Voluntary attrition spikes during mergers – here’s how to retain talent

For many businesses their most valuable assets are their people, particularly in the services sector. Research shows that voluntary attrition spikes during M&A, with some analyses even suggesting it can increase by more than 30% during transaction periods.

Katharine Byrne, Partner and Head of Deal Advisory at BDO Ireland, was featured in this Special Report. Read her insights below.

Managing workflow is critical throughout the integration process too. One of the most common reasons issues arise post integration is overloading the very people you’re trying to retain. Enhanced employment terms help. Equity incentive schemes and completion bonus structures are further options but all parties to a transaction will need to consider tax efficiency as part of their assessment of any incentive proposal. All buyers will look at the key people in any proposed target closely, ranging from key executives and founders to technical talent in knowledge or technology businesses. The most common mechanism used, where senior management are also sellers in the M&A deal is the earn-out.

For the next level down, depending on the situation, improved remuneration packages for middle management, which could include retention bonuses, can help. After all, if the seller managers have exited the business, this opens up opportunities for the next layer of management to progress their careers unhindered. Good communication is vital throughout.

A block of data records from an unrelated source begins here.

**config.mk**
```make
export PLATFORM = sky130hd
export DESIGN_NAME = temp_bcd_seq_flat
export DESIGN_NICKNAME = d
export VERILOG_FILES = /design/src/rtl/temp_pkg.sv /design/src/rtl/temp_bcd_seq_if.sv /design/src/rtl/bcd_dd_seq.sv /design/src/rtl/temp_bcd_seq.sv /design/src/flat_wrapper.sv
export SDC_FILE = /design/constraint.sdc
export NUM_CORES = 1
export LEC_CHECK = 0
export ABC_AREA = 1
export CAP_MARGIN = 20
export CORE_UTILIZATION = 63
export DETAILED_ROUTE_END_ITERATION = 10
export PLACE_DENSITY = 0.85
export SETUP_SLACK_MARGIN = 0.2
export SYNTH_ARGS = -nofsm -noshare
export SYNTH_HDL_FRONTEND = slang
export SYNTH_SLANG_ARGS = --single-unit
```
**constraint.sdc**
```tcl
create_clock -name clk -period 3 [get_ports clk]
set_input_delay 0.45 -clock clk [delete_from_list [all_inputs] [get_ports clk]]
set_output_delay 0.45 -clock clk [all_outputs]
set_load 0.1 [all_outputs]
```
**src/rtl/temp_pkg.sv**
```systemverilog
// Shared definitions for the temperature readout path (SPI stage, converter, display mux).
package temp_pkg;

    typedef enum logic [1:0] {
        IDLE = 2'd0,
        DIV  = 2'd1,
        ADD  = 2'd2,
        BCD  = 2'd3
    } state_t;

    localparam int CF_MUL     = 9;
    localparam int CF_DIV     = 5;
    localparam int F_OFFSET   = 32;
    localparam int DIV_CYCLES = 12;
    localparam int BCD_CYCLES = 10;

    // Double-dabble correction applied to each BCD nibble before a shift.
    function automatic logic [3:0] dd_adj(input logic [3:0] n);
        return (n >= 4'd5) ? n + 4'd3 : n;
    endfunction

endpackage

```
**src/rtl/temp_bcd_seq_if.sv**
```systemverilog
// Handshake and digit bus between the LM70 latch stage, the converter and the display mux.
interface temp_bcd_seq_if #(
    parameter int IN_W = 8
);
    logic            in_valid;
    logic            in_ready;
    logic [IN_W-1:0] temp_c;
    logic            sel_f;
    logic            out_valid;
    logic [3:0]      bcd_hund;
    logic [3:0]      bcd_tens;
    logic [3:0]      bcd_ones;
    logic            unit_f;

    modport master (
        output in_valid, temp_c, sel_f,
        input  in_ready, out_valid, bcd_hund, bcd_tens, bcd_ones, unit_f
    );

    modport slave (
        input  in_valid, temp_c, sel_f,
        output in_ready, out_valid, bcd_hund, bcd_tens, bcd_ones, unit_f
    );
endinterface

```
**src/rtl/bcd_dd_seq.sv**
```systemverilog
// Iterative shift-add-3 binary to 3-digit BCD converter, one shift per clock.
module bcd_dd_seq
    import temp_pkg::*;
#(
    parameter int VAL_W = 10
) (
    input  logic             clk,
    input  logic             rst,
    input  logic             load,
    input  logic [VAL_W-1:0] value,
    output logic             done,
    output logic [3:0]       hund,
    output logic [3:0]       tens,
    output logic [3:0]       ones
);
    logic [11:0]        bcd;
    logic [VAL_W-1:0]   bin;
    logic [3:0]         cnt;
    logic               active;
    logic [11:0]        bcd_nxt;
    logic [VAL_W-1:0]   bin_nxt;
    logic [VAL_W+11:0]  work;

    always_comb begin
        work    = {dd_adj(bcd[11:8]), dd_adj(bcd[7:4]), dd_adj(bcd[3:0]), bin};
        work    = work << 1;
        bcd_nxt = work[VAL_W+11:VAL_W];
        bin_nxt = work[VAL_W-1:0];
    end

    assign done = active && (cnt == 4'(BCD_CYCLES - 1));

    always_ff @(posedge clk or posedge rst) begin
        if (rst) begin
            bcd    <= '0;
            bin    <= '0;
            cnt    <= '0;
            active <= 1'b0;
            hund   <= '0;
            tens   <= '0;
            ones   <= '0;
        end else if (load) begin
            bcd    <= '0;
            bin    <= value;
            cnt    <= '0;
            active <= 1'b1;
        end else if (active) begin
            bcd <= bcd_nxt;
            bin <= bin_nxt;
            cnt <= cnt + 4'd1;
            // Digits only move on the final shift so the display never sees partials.
            if (done) begin
                active <= 1'b0;
                hund   <= bcd_nxt[11:8];
                tens   <= bcd_nxt[7:4];
                ones   <= bcd_nxt[3:0];
            end
        end
    end
endmodule

```
**src/rtl/temp_bcd_seq.sv**
```systemverilog
// Exact C->F conversion (floor(9C/5)+32) followed by sequential BCD digit generation.
//   state | meaning
//   IDLE  | ready; accept captures temp_c/sel_f
//   DIV   | restoring divide of 9C by 5, one quotient bit per edge
//   ADD   | add the 32 F offset, start BCD conversion
//   BCD   | double-dabble running; digits written on its last edge
module temp_bcd_seq
    import temp_pkg::*;
#(
    parameter int IN_W   = 8,
    parameter int VAL_W  = 10,
    parameter int PROD_W = 12
) (
    input  logic          clk,
    input  logic          rst,
    temp_bcd_seq_if.slave bus
);
    state_t             state, state_nxt;
    logic [PROD_W-1:0]  div_q;
    logic [2:0]         rem;
    logic [3:0]         div_cnt;
    logic [3:0]         trial;
    logic               q_bit;
    logic               sel_q;
    logic               accept;
    logic               load;
    logic [VAL_W-1:0]   load_val;
    logic               dd_done;

    assign accept = bus.in_valid && (state == IDLE);
    assign trial  = {rem, div_q[PROD_W-1]};
    assign q_bit  = (trial >= 4'(CF_DIV));

    always_ff @(posedge clk or posedge rst) begin
        if (rst) state <= IDLE;
        else     state <= state_nxt;
    end

    always_comb begin
        state_nxt = state;
        case (state)
            IDLE: if (accept) state_nxt = bus.sel_f ? DIV : BCD;
            DIV:  if (div_cnt == 4'(DIV_CYCLES - 1)) state_nxt = ADD;
            ADD:  state_nxt = BCD;
            BCD:  if (dd_done) state_nxt = IDLE;
            default: state_nxt = IDLE;
        endcase
    end

    always_comb begin
        bus.in_ready = (state == IDLE);
        load         = 1'b0;
        load_val     = '0;
        if (accept && !bus.sel_f) begin
            load     = 1'b1;
            load_val = VAL_W'(bus.temp_c);
        end else if (state == ADD) begin
            load     = 1'b1;
            load_val = VAL_W'(div_q) + VAL_W'(F_OFFSET);
        end
    end

    // div_q holds the dividend and shifts the quotient in from the bottom.
    always_ff @(posedge clk or posedge rst) begin
        if (rst) begin
            div_q         <= '0;
            rem           <= '0;
            div_cnt       <= '0;
            sel_q         <= 1'b0;
            bus.out_valid <= 1'b0;
            bus.unit_f    <= 1'b0;
        end else begin
            bus.out_valid <= dd_done;
            if (dd_done) bus.unit_f <= sel_q;
            if (accept) begin
                sel_q   <= bus.sel_f;
                div_q   <= (PROD_W'(bus.temp_c) << 3) + PROD_W'(bus.temp_c);
                rem     <= '0;
                div_cnt <= '0;
            end else if (state == DIV) begin
                div_q   <= {div_q[PROD_W-2:0], q_bit};
                rem     <= q_bit ? 3'(trial - 4'(CF_DIV)) : trial[2:0];
                div_cnt <= div_cnt + 4'd1;
            end
        end
    end

    bcd_dd_seq #(.VAL_W(VAL_W)) u_bcd (
        .clk   (clk),
        .rst   (rst),
        .load  (load),
        .value (load_val),
        .done  (dd_done),
        .hund  (bus.bcd_hund),
        .tens  (bus.bcd_tens),
        .ones  (bus.bcd_ones)
    );
endmodule

```
**src/flat_wrapper.sv**
```systemverilog
// flat-port wrapper written by rule: the top's interface ports become plain ports
module temp_bcd_seq_flat import temp_pkg::*;
#(
    parameter int IN_W   = 8,
    parameter int VAL_W  = 10,
    parameter int PROD_W = 12
)
  (clk, rst, bus_in_valid, bus_temp_c, bus_sel_f, bus_in_ready, bus_out_valid, bus_bcd_hund, bus_bcd_tens, bus_bcd_ones, bus_unit_f);
  temp_bcd_seq_if #(.IN_W(IN_W)) bus_i ();
  input  logic clk;
  input  logic rst;
  input wire logic [$bits(bus_i.in_valid)-1:0] bus_in_valid;
  input wire logic [$bits(bus_i.temp_c)-1:0] bus_temp_c;
  input wire logic [$bits(bus_i.sel_f)-1:0] bus_sel_f;
  output wire logic [$bits(bus_i.in_ready)-1:0] bus_in_ready;
  output wire logic [$bits(bus_i.out_valid)-1:0] bus_out_valid;
  output wire logic [$bits(bus_i.bcd_hund)-1:0] bus_bcd_hund;
  output wire logic [$bits(bus_i.bcd_tens)-1:0] bus_bcd_tens;
  output wire logic [$bits(bus_i.bcd_ones)-1:0] bus_bcd_ones;
  output wire logic [$bits(bus_i.unit_f)-1:0] bus_unit_f;
  assign bus_i.in_valid = bus_in_valid;
  assign bus_i.temp_c = bus_temp_c;
  assign bus_i.sel_f = bus_sel_f;
  assign bus_in_ready = bus_i.in_ready;
  assign bus_out_valid = bus_i.out_valid;
  assign bus_bcd_hund = bus_i.bcd_hund;
  assign bus_bcd_tens = bus_i.bcd_tens;
  assign bus_bcd_ones = bus_i.bcd_ones;
  assign bus_unit_f = bus_i.unit_f;
  temp_bcd_seq #(.IN_W(IN_W), .VAL_W(VAL_W), .PROD_W(PROD_W)) u_core (.clk(clk), .rst(rst), .bus(bus_i));
endmodule
```
==> metrics.md <==
| Metric | Value |
|---|---|
| FP Rows | `26` |
| Critical path cell sequence | `inv_1 > ha_1 > nand2_2 > nor2_4 > nor2_1 > nand2_1 > buf_4 > nand2_1 > o21ai_0` |
| Worst Setup Start Kind | `register` |
| Crit. End Element | `register` |
| Layout fillers | `between 300 and 400` |
| Cts hold-fix bufs | `0` |
| Ys Warns | `0` |
| Hold crit path type | `register to register` |
| Area share of the largest cell type after synthesis | `0.458` |
| Setup violators final | `0` |
| Port-buffer cells | `26` |
| Clk buf depth | `2` |
| Total negative slack | `0 ps` |
| Largest net degree at the start of global routing | `36` |
| DRT Pass-1 Iters | `7` |
| CP required | `about 3200 ps` |
| Post-DP HPWL | `5250 um` |
| Max-slew violation count | `0` |
| Chip height | `around 76 um` |
| Crit-path leading delay family | `simple AND/OR/NAND/NOR gates` |
| RSZ-0062 raised after global routing | `no` |
| Worst-margin pin slew | `about 650 ps` |
| Top post-synthesis cells by area | `dfrtp_1 (46%), nand2_1 (13%), ha_1 (8.0%), inv_1 (6.1%), o21ai_0 (4.2%)` |
| Most common cell after layout, fill and taps aside | `nand2_1` |
| Core Footprint | `between 5000 and 6000 um^2` |
| Critical-path maximum fanout | `20` |
| Arr. time, crit path | `around 2600 ps` |
| Worst R2R Start | `u_core.state[0]` |
| Antenna-violating nets left | `0` |
| Synthesized cell area | `around 3400 um^2` |
| Gr ovfl total | `0` |
| Nets@finish | `between 400 and 500` |
| Status | `finished clean` |
| Routed wire per std cell | `roughly 14 um` |
| Reg2reg setup slack | `650 ps` |
| Leakage power | `2.00 nW` |
| Latest clock arrival within the worst-skew pair | `about 340 ps` |
| Critical Path End | `u_core.u_bcd.bin[4]` |
| Synth area leader | `dfrtp_1` |
| Sink Count | `between 60 and 70` |
| Power per Cell Area | `1140 nW/um^2` |
| Average size of a mapped cell | `approximately 8.2 um^2` |
| H-tree depth | `3` |
| Starting Density | `0.665` |
| I/O pins | `27` |
| Clock slew at reported path FFs | `roughly 70 ps` |
| Post-CTS Repair Setup Buffers | `0` |
| Kind of critical path | `register to register` |
| Most used cell, CP | `nand2_1` |
| Number of global-route vias before repair | `approximately 2900` |
| Initial antenna violation count | `0` |
| Routability cong. | `around 0.84` |
| Crit path depth | `9` |
| Max Clk Rate | `roughly 430 MHz` |
| DRT Wirelength | `between 7000 and 8000 um` |
| Total CTS buffers | `9` |
| Post-cts gate resize count | `0` |
| Launch point of the worst path | `u_core.state[0]` |
| Vias/cell | `5.59` |
| Post-synthesis sequential area ratio | `0.458` |
| Final period demand of the worst path | `roughly 2400 ps` |
| Starting DRT DRC Count | `about 180` |
| R2R cell count | `9` |
| CTS tree | `built` |
| Hold Fails Final Rpt | `0` |
| Ant. Diodes | `0` |
| VDD IR max | `a little over 0.6 mV` |
| Proportion of layout cells with a drive suffix above 1 | `0.101` |
| DRC Markers | `0` |
| Via Count | `2934` |
| Mapped Nets | `453` |
| Worst r2r dst | `u_core.u_bcd.bin[4]` |
| #FFs+latches synth | `between 60 and 70` |
| GRT Total Usage | `0.278` |
| Cells after Synth | `approximately 420` |
| Area grow syn2layout | `14.5%` |
| Worst path slowest cell | `nor2_1` |
| Crit-path max cell delay | `about 520 ps` |
| Slew HR | `0.563` |
| Most frequent cells in the layout | `nand2_1 (121), dfrtp_1 (63), inv_1 (55)` |
| CP Buf/Inv Count | `2` |
| Synth unique cells | `34` |
| First-pass GRT wire length | `roughly 13000 um` |
| CTS root buffer | `clkbuf_8` |
| Period Utilization, post-route | `0.784` |
| Worst clock skew | `between 6 and 7 ps` |
| Max Cap Viol | `0` |
| Die W | `about 76 um` |
| Hold WS | `~490 ps` |
| Die Area | `about 5800 um^2` |
==> src/rtl/h_wr_addr_gen.sv <==
// h_wr_addr_gen: write-side address generator for the LSTM hidden-state memory.
// Lays out TIMESTEPS blocks of LAYER_SIZE words from BASE, one registered write per h word.
module h_wr_addr_gen #(
    parameter int ADDR_WIDTH = 12,
    parameter int DATA_WIDTH = 16,
    parameter int LAYER_SIZE = 53,
    parameter int TIMESTEPS  = 7,
    parameter int BASE       = 0
) (
    input  logic                  clk,
    input  logic                  rst,
    input  logic                  i_start,
    input  logic                  i_valid,
    input  logic [DATA_WIDTH-1:0] i_data,
    output logic                  o_we,
    output logic [ADDR_WIDTH-1:0] o_addr,
    output logic [DATA_WIDTH-1:0] o_data,
    output logic                  o_step_done,
    output logic                  o_done,
    output logic                  o_busy,
    output logic                  o_err
);

    localparam int CW = (LAYER_SIZE > 1) ? $clog2(LAYER_SIZE) : 1;
    localparam int SW = (TIMESTEPS > 1) ? $clog2(TIMESTEPS) : 1;
    localparam logic [CW-1:0] CELL_LAST = CW'(LAYER_SIZE - 1);
    localparam logic [SW-1:0] STEP_LAST = SW'(TIMESTEPS - 1);
    localparam logic [ADDR_WIDTH-1:0] ADDR_BASE = ADDR_WIDTH'(BASE);

    typedef enum logic [1:0] {
        IDLE  = 2'd0,
        WRITE = 2'd1,
        DONE  = 2'd2
    } state_t;

    state_t state_q, state_d;

    logic [CW-1:0]         cell_q;
    logic [SW-1:0]         step_q;
    logic [ADDR_WIDTH-1:0] addr_q;

    logic accept;
    logic cell_last;
    logic final_wr;

    // i_start always wins over a same-cycle i_valid
    assign accept    = (state_q == WRITE) && i_valid && !i_start;
    assign cell_last = (cell_q == CELL_LAST);
    assign final_wr  = accept && cell_last && (step_q == STEP_LAST);

    always_ff @(posedge clk or negedge rst) begin
        if (!rst) begin
            state_q <= IDLE;
        end else begin
            state_q <= state_d;
        end
    end

    always_comb begin
        state_d = state_q;
        unique case (state_q)
            IDLE, DONE: begin
                if (i_start) state_d = WRITE;
            end
            WRITE: begin
                if (final_wr) state_d = DONE;
            end
            default: state_d = IDLE;
        endcase
    end

    always_ff @(posedge clk or negedge rst) begin
        if (!rst) begin
            cell_q      <= '0;
            step_q      <= '0;
            addr_q      <= ADDR_BASE;
            o_we        <= 1'b0;
            o_addr      <= '0;
            o_data      <= '0;
            o_step_done <= 1'b0;
            o_done      <= 1'b0;
            o_busy      <= 1'b0;
            o_err       <= 1'b0;
        end else begin
            o_we        <= 1'b0;
            o_step_done <= 1'b0;
            o_busy      <= (state_d == WRITE);
            o_done      <= (state_d == DONE);
            if (i_start) begin
                cell_q <= '0;
                step_q <= '0;
                addr_q <= ADDR_BASE;
                o_err  <= 1'b0;
            end else if (accept) begin
                o_we   <= 1'b1;
                o_addr <= addr_q;
                o_data <= i_data;
                // hold on the final word so the counter stays inside the region
                if (!final_wr) addr_q <= addr_q + ADDR_WIDTH'(1);
                if (cell_last) begin
                    cell_q      <= '0;
                    o_step_done <= 1'b1;
                    if (step_q == STEP_LAST) step_q <= '0;
                    else step_q <= step_q + SW'(1);
                end else begin
                    cell_q <= cell_q + CW'(1);
                end
            end else if (i_valid && state_q != WRITE) begin
                o_err <= 1'b1;
            end
        end
    end

endmodule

While golden handcuff arrangements have their place in any M&A leader’s toolkit, reducing short-term disruption and providing stability during transition, they are also limited insofar as they are retentive rather than motivational, rewarding tenure rather than value creation.

In many private equity-backed businesses, and increasingly in trade sales, equity and equity-like programmes with much broader participation are being used. Managing all of this is a vital part of the due diligence process.

The due diligence process is as much about understanding, in a joint capacity, what is the future business plan, with the actual people being heavily involved. This isn’t about accountants looking at numbers, it’s about making sure that the management team on both sides of the transaction fully understand what that business plan looks like, and believes in it, and has sense checked it with all of the volatility of the markets that is ongoing. That means that, if there are synergies and cost savings envisaged by the buyer, that they are realistic and can be delivered on. These are the things that differentiate between a transaction that is successful and one that isn’t – because the integration planning hasn’t been done effectively.